Every entry needs to be reproduced exactly.

Stored data entries
== == ==

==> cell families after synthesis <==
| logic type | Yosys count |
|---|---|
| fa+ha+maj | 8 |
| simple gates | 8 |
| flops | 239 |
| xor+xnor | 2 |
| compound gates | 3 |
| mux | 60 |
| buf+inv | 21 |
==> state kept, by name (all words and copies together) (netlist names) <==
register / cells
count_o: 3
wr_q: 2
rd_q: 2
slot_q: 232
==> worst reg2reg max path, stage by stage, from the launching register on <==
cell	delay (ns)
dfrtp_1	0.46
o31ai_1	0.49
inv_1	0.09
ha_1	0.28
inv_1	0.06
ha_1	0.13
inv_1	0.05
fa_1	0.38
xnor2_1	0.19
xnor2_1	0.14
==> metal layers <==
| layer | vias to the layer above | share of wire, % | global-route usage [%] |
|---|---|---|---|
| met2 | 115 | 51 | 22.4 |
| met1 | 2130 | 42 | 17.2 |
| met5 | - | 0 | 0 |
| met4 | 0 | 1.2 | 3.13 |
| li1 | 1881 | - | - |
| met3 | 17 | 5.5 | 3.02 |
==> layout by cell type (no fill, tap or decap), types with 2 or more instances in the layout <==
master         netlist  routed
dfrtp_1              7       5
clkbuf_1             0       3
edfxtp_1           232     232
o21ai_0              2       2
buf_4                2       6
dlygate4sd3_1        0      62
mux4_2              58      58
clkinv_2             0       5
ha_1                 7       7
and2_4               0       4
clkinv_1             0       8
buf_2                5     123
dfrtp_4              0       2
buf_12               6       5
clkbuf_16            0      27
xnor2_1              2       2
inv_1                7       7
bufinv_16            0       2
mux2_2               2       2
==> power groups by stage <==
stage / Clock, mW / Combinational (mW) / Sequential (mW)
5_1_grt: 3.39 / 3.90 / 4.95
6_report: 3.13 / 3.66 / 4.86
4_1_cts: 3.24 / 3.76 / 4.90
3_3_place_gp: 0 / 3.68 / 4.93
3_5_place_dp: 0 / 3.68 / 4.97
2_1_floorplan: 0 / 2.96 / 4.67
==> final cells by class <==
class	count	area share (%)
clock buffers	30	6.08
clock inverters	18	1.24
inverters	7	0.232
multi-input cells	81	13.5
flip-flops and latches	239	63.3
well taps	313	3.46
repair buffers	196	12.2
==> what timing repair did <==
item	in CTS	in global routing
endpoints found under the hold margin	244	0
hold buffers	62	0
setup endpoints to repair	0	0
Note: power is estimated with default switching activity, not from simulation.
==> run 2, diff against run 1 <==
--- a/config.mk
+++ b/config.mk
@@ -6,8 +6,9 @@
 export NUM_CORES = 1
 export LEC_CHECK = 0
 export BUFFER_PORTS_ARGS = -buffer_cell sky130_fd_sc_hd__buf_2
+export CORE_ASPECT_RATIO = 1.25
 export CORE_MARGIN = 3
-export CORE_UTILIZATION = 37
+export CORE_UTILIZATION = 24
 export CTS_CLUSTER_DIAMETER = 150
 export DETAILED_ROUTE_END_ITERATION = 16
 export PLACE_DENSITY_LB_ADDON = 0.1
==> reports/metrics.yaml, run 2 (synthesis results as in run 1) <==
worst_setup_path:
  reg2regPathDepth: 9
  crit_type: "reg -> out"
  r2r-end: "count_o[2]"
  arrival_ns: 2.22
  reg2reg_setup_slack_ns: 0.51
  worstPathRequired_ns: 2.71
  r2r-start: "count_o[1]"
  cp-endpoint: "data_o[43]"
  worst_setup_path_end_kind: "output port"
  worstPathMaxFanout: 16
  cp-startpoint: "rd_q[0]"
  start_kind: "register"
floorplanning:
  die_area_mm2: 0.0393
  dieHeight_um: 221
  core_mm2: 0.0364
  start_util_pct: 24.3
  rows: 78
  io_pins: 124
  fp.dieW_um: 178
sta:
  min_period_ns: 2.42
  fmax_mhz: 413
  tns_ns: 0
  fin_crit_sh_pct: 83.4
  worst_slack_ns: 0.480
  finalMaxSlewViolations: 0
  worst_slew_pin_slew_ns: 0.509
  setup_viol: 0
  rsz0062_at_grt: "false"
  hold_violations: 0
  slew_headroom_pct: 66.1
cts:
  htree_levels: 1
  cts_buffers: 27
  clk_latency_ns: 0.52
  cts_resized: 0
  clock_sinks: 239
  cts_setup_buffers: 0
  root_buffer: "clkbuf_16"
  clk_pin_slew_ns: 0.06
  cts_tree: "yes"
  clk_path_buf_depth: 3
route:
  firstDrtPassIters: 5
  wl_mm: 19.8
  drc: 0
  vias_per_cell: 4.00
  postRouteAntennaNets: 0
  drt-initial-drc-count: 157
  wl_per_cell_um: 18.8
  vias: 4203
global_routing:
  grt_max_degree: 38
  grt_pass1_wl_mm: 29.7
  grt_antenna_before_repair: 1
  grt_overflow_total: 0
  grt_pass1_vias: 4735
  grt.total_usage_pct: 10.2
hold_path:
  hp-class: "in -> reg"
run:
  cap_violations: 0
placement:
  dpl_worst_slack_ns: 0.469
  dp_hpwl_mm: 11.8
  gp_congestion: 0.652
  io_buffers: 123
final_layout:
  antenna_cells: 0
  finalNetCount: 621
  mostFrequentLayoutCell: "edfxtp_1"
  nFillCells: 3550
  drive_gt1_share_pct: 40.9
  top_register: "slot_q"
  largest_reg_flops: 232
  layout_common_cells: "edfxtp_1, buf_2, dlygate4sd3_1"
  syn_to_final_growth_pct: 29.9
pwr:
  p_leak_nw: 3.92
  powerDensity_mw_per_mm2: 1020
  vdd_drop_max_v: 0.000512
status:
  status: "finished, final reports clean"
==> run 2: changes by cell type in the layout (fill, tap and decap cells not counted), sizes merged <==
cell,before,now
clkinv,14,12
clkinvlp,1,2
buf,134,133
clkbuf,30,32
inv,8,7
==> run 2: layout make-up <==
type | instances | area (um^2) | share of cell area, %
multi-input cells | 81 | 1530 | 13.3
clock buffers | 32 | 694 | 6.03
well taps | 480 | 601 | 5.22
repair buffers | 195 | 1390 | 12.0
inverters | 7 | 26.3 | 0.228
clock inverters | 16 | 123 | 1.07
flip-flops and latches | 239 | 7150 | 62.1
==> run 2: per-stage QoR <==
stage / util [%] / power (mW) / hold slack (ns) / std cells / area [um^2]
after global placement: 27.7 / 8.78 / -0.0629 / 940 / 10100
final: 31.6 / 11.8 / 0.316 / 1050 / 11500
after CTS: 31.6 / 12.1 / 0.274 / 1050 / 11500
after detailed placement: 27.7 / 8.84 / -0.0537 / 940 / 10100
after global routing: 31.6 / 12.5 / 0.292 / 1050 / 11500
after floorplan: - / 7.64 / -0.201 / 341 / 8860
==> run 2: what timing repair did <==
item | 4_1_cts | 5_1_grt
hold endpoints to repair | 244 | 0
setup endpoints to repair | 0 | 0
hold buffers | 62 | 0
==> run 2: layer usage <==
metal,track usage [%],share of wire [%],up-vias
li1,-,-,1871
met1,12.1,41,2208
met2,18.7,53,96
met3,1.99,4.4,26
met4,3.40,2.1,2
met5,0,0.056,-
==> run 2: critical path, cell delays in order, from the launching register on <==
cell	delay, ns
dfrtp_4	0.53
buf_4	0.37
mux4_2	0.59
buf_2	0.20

== == ==

COMPLETED EXERCISE:
==> cell families after synthesis <==
| logic type | Yosys count |
|---|---|
| fa+ha+maj | 8 |
| simple gates | 8 |
| flops | 239 |
| xor+xnor | 2 |
| compound gates | 3 |
| mux | 60 |
| buf+inv | 21 |
==> state kept, by name (all words and copies together) (netlist names) <==
register / cells
count_o: 3
wr_q: 2
rd_q: 2
slot_q: 232
==> worst reg2reg max path, stage by stage, from the launching register on <==
cell	delay (ns)
dfrtp_1	0.46
o31ai_1	0.49
inv_1	0.09
ha_1	0.28
inv_1	0.06
ha_1	0.13
inv_1	0.05
fa_1	0.38
xnor2_1	0.19
xnor2_1	0.14
==> metal layers <==
| layer | vias to the layer above | share of wire, % | global-route usage [%] |
|---|---|---|---|
| met2 | 115 | 51 | 22.4 |
| met1 | 2130 | 42 | 17.2 |
| met5 | - | 0 | 0 |
| met4 | 0 | 1.2 | 3.13 |
| li1 | 1881 | - | - |
| met3 | 17 | 5.5 | 3.02 |
==> layout by cell type (no fill, tap or decap), types with 2 or more instances in the layout <==
master         netlist  routed
dfrtp_1              7       5
clkbuf_1             0       3
edfxtp_1           232     232
o21ai_0              2       2
buf_4                2       6
dlygate4sd3_1        0      62
mux4_2              58      58
clkinv_2             0       5
ha_1                 7       7
and2_4               0       4
clkinv_1             0       8
buf_2                5     123
dfrtp_4              0       2
buf_12               6       5
clkbuf_16            0      27
xnor2_1              2       2
inv_1                7       7
bufinv_16            0       2
mux2_2               2       2
==> power groups by stage <==
stage / Clock, mW / Combinational (mW) / Sequential (mW)
5_1_grt: 3.39 / 3.90 / 4.95
6_report: 3.13 / 3.66 / 4.86
4_1_cts: 3.24 / 3.76 / 4.90
3_3_place_gp: 0 / 3.68 / 4.93
3_5_place_dp: 0 / 3.68 / 4.97
2_1_floorplan: 0 / 2.96 / 4.67
==> final cells by class <==
class	count	area share (%)
clock buffers	30	6.08
clock inverters	18	1.24
inverters	7	0.232
multi-input cells	81	13.5
flip-flops and latches	239	63.3
well taps	313	3.46
repair buffers	196	12.2
==> what timing repair did <==
item	in CTS	in global routing
endpoints found under the hold margin	244	0
hold buffers	62	0
setup endpoints to repair	0	0
Note: power is estimated with default switching activity, not from simulation.
==> run 2, diff against run 1 <==
--- a/config.mk
+++ b/config.mk
@@ -6,8 +6,9 @@
 export NUM_CORES = 1
 export LEC_CHECK = 0
 export BUFFER_PORTS_ARGS = -buffer_cell sky130_fd_sc_hd__buf_2
+export CORE_ASPECT_RATIO = 1.25
 export CORE_MARGIN = 3
-export CORE_UTILIZATION = 37
+export CORE_UTILIZATION = 24
 export CTS_CLUSTER_DIAMETER = 150
 export DETAILED_ROUTE_END_ITERATION = 16
 export PLACE_DENSITY_LB_ADDON = 0.1
==> reports/metrics.yaml, run 2 (synthesis results as in run 1) <==
worst_setup_path:
  reg2regPathDepth: 9
  crit_type: "reg -> out"
  r2r-end: "count_o[2]"
  arrival_ns: 2.22
  reg2reg_setup_slack_ns: 0.51
  worstPathRequired_ns: 2.71
  r2r-start: "count_o[1]"
  cp-endpoint: "data_o[43]"
  worst_setup_path_end_kind: "output port"
  worstPathMaxFanout: 16
  cp-startpoint: "rd_q[0]"
  start_kind: "register"
floorplanning:
  die_area_mm2: 0.0393
  dieHeight_um: 221
  core_mm2: 0.0364
  start_util_pct: 24.3
  rows: 78
  io_pins: 124
  fp.dieW_um: 178
sta:
  min_period_ns: 2.42
  fmax_mhz: 413
  tns_ns: 0
  fin_crit_sh_pct: 83.4
  worst_slack_ns: 0.480
  finalMaxSlewViolations: 0
  worst_slew_pin_slew_ns: 0.509
  setup_viol: 0
  rsz0062_at_grt: "false"
  hold_violations: 0
  slew_headroom_pct: 66.1
cts:
  htree_levels: 1
  cts_buffers: 27
  clk_latency_ns: 0.52
  cts_resized: 0
  clock_sinks: 239
  cts_setup_buffers: 0
  root_buffer: "clkbuf_16"
  clk_pin_slew_ns: 0.06
  cts_tree: "yes"
  clk_path_buf_depth: 3
route:
  firstDrtPassIters: 5
  wl_mm: 19.8
  drc: 0
  vias_per_cell: 4.00
  postRouteAntennaNets: 0
  drt-initial-drc-count: 157
  wl_per_cell_um: 18.8
  vias: 4203
global_routing:
  grt_max_degree: 38
  grt_pass1_wl_mm: 29.7
  grt_antenna_before_repair: 1
  grt_overflow_total: 0
  grt_pass1_vias: 4735
  grt.total_usage_pct: 10.2
hold_path:
  hp-class: "in -> reg"
run:
  cap_violations: 0
placement:
  dpl_worst_slack_ns: 0.469
  dp_hpwl_mm: 11.8
  gp_congestion: 0.652
  io_buffers: 123
final_layout:
  antenna_cells: 0
  finalNetCount: 621
  mostFrequentLayoutCell: "edfxtp_1"
  nFillCells: 3550
  drive_gt1_share_pct: 40.9
  top_register: "slot_q"
  largest_reg_flops: 232
  layout_common_cells: "edfxtp_1, buf_2, dlygate4sd3_1"
  syn_to_final_growth_pct: 29.9
pwr:
  p_leak_nw: 3.92
  powerDensity_mw_per_mm2: 1020
  vdd_drop_max_v: 0.000512
status:
  status: "finished, final reports clean"
==> run 2: changes by cell type in the layout (fill, tap and decap cells not counted), sizes merged <==
cell,before,now
clkinv,14,12
clkinvlp,1,2
buf,134,133
clkbuf,30,32
inv,8,7
==> run 2: layout make-up <==
type | instances | area (um^2) | share of cell area, %
multi-input cells | 81 | 1530 | 13.3
clock buffers | 32 | 694 | 6.03
well taps | 480 | 601 | 5.22
repair buffers | 195 | 1390 | 12.0
inverters | 7 | 26.3 | 0.228
clock inverters | 16 | 123 | 1.07
flip-flops and latches | 239 | 7150 | 62.1
==> run 2: per-stage QoR <==
stage / util [%] / power (mW) / hold slack (ns) / std cells / area [um^2]
after global placement: 27.7 / 8.78 / -0.0629 / 940 / 10100
final: 31.6 / 11.8 / 0.316 / 1050 / 11500
after CTS: 31.6 / 12.1 / 0.274 / 1050 / 11500
after detailed placement: 27.7 / 8.84 / -0.0537 / 940 / 10100
after global routing: 31.6 / 12.5 / 0.292 / 1050 / 11500
after floorplan: - / 7.64 / -0.201 / 341 / 8860
==> run 2: what timing repair did <==
item | 4_1_cts | 5_1_grt
hold endpoints to repair | 244 | 0
setup endpoints to repair | 0 | 0
hold buffers | 62 | 0
==> run 2: layer usage <==
metal,track usage [%],share of wire [%],up-vias
li1,-,-,1871
met1,12.1,41,2208
met2,18.7,53,96
met3,1.99,4.4,26
met4,3.40,2.1,2
met5,0,0.056,-
==> run 2: critical path, cell delays in order, from the launching register on <==
cell	delay, ns
dfrtp_4	0.53
buf_4	0.37
mux4_2	0.59
buf_2	0.20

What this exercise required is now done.